Material for this exercise section start

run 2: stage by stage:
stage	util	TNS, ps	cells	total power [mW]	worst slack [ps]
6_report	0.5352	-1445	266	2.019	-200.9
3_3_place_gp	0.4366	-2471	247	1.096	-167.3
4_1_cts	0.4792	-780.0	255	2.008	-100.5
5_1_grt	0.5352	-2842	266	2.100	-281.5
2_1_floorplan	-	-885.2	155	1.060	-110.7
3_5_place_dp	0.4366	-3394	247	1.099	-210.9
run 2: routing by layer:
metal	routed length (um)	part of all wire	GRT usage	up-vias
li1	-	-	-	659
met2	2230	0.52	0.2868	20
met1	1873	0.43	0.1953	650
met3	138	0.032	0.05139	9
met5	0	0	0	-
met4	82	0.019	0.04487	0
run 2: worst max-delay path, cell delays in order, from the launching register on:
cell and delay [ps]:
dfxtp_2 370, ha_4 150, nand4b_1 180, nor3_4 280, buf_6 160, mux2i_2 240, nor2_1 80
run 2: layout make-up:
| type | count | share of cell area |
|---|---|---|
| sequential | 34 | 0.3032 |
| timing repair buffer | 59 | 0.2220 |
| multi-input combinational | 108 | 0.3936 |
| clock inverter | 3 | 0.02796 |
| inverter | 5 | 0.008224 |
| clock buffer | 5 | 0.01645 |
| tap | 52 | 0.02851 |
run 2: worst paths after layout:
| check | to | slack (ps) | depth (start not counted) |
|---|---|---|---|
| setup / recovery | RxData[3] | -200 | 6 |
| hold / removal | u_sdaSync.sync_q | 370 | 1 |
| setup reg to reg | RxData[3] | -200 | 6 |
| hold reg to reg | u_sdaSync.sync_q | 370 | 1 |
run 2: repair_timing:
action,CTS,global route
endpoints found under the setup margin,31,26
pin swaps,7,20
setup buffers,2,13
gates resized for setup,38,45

Material for this exercise section end

| What you need to do |
Transcribe exactly, please, the lines from the one with "reg | RxData[3] | -200 | 6 |" to the last line of the entries above, ends included.

| Reply |
| setup reg to reg | RxData[3] | -200 | 6 |
| hold reg to reg | u_sdaSync.sync_q | 370 | 1 |
run 2: repair_timing:
action,CTS,global route
endpoints found under the setup margin,31,26
pin swaps,7,20
setup buffers,2,13
gates resized for setup,38,45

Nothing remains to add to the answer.